Stored data
⁂

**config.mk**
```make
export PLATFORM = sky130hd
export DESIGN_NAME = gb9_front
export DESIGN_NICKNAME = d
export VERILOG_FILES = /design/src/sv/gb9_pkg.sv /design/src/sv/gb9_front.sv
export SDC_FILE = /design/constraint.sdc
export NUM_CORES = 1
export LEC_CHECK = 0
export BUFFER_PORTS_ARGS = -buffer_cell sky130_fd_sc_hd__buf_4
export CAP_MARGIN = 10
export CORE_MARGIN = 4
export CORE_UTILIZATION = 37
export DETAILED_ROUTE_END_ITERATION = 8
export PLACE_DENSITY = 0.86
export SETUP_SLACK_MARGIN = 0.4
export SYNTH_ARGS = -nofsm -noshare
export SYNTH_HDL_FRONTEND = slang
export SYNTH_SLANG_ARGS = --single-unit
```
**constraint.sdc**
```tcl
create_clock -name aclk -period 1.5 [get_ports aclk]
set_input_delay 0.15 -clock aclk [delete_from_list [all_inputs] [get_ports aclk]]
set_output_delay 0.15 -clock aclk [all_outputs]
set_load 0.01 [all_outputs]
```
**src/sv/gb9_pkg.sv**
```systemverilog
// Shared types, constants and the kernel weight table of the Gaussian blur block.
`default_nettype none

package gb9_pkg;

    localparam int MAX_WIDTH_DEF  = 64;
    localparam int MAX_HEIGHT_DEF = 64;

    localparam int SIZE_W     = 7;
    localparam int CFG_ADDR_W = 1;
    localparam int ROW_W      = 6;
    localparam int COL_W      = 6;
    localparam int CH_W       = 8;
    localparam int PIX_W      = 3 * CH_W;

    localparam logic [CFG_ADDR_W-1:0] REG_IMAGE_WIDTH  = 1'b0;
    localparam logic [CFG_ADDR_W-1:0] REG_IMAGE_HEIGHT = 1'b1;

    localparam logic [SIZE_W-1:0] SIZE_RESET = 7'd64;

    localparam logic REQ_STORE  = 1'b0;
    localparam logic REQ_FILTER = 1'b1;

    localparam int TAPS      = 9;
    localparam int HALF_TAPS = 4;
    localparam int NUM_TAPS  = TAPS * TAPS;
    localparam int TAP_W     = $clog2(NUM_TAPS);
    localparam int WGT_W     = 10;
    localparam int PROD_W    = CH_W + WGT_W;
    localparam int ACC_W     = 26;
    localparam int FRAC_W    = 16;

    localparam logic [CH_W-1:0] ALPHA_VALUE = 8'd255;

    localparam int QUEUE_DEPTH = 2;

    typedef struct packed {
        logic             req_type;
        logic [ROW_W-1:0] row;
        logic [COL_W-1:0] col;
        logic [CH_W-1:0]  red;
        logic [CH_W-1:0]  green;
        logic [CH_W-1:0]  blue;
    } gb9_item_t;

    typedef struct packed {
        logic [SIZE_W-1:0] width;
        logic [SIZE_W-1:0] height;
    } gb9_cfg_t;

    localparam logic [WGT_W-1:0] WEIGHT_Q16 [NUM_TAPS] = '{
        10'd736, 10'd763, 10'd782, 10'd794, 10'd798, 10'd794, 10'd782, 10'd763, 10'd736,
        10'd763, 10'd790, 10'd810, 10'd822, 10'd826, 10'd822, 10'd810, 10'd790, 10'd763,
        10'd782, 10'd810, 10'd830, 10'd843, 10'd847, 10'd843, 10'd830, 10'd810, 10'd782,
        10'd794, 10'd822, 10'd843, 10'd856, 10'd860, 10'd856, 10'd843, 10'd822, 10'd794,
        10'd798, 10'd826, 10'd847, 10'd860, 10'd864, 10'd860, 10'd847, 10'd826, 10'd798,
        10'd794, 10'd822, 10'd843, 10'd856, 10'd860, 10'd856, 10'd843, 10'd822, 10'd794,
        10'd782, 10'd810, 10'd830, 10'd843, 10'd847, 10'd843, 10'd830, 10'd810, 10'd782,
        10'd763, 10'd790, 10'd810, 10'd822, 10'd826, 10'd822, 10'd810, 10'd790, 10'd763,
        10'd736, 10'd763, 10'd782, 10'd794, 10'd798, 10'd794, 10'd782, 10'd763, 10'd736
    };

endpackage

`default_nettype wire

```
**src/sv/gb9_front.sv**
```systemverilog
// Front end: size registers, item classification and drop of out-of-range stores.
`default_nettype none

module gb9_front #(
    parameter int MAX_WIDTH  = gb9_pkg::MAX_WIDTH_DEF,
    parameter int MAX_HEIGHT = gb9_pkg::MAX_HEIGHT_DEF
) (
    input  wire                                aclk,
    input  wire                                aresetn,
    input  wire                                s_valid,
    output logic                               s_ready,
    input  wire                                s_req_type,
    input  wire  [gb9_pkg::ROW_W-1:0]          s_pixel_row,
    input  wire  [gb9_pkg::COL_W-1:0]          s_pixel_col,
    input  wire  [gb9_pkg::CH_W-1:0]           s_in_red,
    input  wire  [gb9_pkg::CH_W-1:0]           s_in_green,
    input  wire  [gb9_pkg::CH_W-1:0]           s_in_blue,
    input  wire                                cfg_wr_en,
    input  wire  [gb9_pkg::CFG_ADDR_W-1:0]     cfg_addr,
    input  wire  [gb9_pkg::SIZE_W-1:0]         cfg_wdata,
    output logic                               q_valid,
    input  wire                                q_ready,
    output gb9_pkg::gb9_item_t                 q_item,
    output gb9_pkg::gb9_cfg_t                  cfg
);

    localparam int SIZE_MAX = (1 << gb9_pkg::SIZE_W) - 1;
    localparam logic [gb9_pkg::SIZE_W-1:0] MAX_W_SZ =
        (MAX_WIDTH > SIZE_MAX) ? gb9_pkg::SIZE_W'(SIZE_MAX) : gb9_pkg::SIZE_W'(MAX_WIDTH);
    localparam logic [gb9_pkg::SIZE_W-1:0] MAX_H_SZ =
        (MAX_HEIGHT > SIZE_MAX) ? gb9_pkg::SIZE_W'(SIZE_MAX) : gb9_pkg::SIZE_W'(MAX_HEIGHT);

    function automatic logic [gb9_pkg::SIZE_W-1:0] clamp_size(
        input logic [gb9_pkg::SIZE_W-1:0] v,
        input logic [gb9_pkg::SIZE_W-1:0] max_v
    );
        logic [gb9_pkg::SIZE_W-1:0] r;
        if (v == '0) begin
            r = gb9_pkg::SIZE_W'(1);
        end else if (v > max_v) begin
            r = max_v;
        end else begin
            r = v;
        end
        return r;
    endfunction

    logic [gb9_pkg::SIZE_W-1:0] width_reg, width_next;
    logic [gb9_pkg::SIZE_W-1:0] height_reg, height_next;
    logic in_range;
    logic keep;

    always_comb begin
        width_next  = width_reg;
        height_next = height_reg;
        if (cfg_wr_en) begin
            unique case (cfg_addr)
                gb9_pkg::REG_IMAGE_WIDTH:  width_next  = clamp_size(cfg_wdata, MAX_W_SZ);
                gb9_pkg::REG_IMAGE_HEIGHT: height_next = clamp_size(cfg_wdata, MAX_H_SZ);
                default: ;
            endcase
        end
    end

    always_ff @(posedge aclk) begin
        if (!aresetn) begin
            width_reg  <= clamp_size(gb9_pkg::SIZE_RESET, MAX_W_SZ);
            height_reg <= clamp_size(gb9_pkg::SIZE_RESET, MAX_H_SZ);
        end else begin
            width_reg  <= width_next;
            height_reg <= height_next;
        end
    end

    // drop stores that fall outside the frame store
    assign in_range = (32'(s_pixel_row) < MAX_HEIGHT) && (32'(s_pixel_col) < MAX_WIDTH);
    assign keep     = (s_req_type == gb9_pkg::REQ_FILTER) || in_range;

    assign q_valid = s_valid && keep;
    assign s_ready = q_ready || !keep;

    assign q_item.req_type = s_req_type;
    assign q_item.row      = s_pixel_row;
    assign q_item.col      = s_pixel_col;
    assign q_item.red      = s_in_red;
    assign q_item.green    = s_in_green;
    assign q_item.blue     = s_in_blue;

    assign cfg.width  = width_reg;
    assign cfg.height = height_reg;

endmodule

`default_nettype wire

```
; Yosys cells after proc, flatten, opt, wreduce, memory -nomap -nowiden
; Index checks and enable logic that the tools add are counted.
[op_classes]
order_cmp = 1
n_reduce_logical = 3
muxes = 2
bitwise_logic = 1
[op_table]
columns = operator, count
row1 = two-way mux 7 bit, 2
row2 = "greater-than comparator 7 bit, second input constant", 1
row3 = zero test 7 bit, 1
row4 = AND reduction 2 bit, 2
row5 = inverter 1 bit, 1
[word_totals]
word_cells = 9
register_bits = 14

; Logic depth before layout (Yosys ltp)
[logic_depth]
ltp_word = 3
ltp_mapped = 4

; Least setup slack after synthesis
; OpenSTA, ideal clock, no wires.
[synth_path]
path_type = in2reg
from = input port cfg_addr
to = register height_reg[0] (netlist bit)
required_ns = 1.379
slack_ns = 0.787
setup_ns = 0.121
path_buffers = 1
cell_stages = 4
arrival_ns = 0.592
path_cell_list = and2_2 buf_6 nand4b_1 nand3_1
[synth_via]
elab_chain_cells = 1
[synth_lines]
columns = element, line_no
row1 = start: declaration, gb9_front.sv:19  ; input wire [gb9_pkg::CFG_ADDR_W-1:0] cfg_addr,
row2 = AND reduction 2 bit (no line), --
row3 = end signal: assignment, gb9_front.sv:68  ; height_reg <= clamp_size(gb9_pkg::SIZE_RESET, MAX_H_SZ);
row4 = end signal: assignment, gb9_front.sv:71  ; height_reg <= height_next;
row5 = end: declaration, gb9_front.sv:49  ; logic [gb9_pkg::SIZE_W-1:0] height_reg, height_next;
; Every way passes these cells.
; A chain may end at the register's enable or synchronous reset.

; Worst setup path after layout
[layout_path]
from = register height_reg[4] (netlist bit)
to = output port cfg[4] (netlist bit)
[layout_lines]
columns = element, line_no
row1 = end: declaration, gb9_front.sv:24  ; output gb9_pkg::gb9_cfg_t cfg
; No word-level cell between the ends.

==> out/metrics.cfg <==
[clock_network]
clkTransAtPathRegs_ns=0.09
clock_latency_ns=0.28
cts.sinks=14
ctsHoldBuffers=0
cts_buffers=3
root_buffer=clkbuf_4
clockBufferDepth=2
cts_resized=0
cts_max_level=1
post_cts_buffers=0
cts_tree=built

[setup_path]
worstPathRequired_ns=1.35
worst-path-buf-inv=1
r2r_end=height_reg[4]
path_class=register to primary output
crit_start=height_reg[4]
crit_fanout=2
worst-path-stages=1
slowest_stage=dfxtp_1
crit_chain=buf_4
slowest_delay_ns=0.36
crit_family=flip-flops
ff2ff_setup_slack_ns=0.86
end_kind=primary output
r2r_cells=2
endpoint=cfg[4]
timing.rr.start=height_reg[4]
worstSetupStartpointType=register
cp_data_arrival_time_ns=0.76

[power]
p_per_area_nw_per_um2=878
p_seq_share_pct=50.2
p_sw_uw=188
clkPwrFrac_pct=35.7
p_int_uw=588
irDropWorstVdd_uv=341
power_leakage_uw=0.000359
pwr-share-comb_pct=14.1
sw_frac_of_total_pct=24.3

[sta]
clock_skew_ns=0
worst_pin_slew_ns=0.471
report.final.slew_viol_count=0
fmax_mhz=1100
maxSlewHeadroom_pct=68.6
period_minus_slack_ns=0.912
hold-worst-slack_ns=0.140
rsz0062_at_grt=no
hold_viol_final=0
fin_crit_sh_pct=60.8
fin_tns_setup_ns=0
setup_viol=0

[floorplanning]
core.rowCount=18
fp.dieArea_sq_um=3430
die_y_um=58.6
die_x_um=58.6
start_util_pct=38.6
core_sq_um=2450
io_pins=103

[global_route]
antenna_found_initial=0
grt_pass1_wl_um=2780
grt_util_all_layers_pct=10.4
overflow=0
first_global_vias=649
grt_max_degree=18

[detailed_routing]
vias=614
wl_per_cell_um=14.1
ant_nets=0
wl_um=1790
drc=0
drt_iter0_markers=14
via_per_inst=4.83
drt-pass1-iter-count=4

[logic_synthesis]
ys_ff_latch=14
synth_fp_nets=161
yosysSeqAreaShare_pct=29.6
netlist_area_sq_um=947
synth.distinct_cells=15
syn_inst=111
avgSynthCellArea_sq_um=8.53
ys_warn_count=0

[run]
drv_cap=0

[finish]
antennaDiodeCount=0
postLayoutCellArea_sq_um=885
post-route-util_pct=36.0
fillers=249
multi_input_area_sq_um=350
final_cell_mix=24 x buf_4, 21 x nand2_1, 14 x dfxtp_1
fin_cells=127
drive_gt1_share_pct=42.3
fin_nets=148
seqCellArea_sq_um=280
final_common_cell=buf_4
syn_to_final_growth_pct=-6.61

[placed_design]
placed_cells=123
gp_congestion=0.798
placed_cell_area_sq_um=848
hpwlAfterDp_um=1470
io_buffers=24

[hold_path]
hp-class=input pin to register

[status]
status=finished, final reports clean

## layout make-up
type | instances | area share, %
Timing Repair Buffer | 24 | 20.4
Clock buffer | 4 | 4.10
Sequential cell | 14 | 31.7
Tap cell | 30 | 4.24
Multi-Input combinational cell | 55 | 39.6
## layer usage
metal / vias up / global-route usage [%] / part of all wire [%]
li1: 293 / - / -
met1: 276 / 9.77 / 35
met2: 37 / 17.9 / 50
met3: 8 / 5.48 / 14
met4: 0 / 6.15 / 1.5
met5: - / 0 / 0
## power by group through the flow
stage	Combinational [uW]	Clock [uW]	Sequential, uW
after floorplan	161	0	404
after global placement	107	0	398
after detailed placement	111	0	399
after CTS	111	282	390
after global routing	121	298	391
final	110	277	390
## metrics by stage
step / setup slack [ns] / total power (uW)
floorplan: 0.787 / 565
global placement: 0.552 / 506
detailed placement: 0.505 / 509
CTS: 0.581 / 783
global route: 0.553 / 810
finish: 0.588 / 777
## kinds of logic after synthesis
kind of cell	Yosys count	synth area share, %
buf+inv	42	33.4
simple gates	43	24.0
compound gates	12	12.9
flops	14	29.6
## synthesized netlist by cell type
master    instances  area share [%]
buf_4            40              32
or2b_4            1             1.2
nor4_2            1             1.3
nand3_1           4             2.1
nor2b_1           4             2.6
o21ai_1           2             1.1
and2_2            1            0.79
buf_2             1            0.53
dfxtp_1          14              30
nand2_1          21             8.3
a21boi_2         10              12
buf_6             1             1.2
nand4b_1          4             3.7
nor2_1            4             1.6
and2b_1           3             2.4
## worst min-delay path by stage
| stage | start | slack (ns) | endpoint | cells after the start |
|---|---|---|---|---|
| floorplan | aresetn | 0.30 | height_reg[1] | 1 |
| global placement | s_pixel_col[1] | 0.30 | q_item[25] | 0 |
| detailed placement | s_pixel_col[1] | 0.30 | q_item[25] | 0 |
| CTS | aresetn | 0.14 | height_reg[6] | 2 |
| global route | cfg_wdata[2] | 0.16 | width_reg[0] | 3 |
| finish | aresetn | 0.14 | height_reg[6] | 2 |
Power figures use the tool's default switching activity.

⁂

→ WHAT THE EXERCISE ASKS: Pull every line with the string "that" from the data above.

→ TASK SOLUTION:
    // drop stores that fall outside the frame store
; Index checks and enable logic that the tools add are counted.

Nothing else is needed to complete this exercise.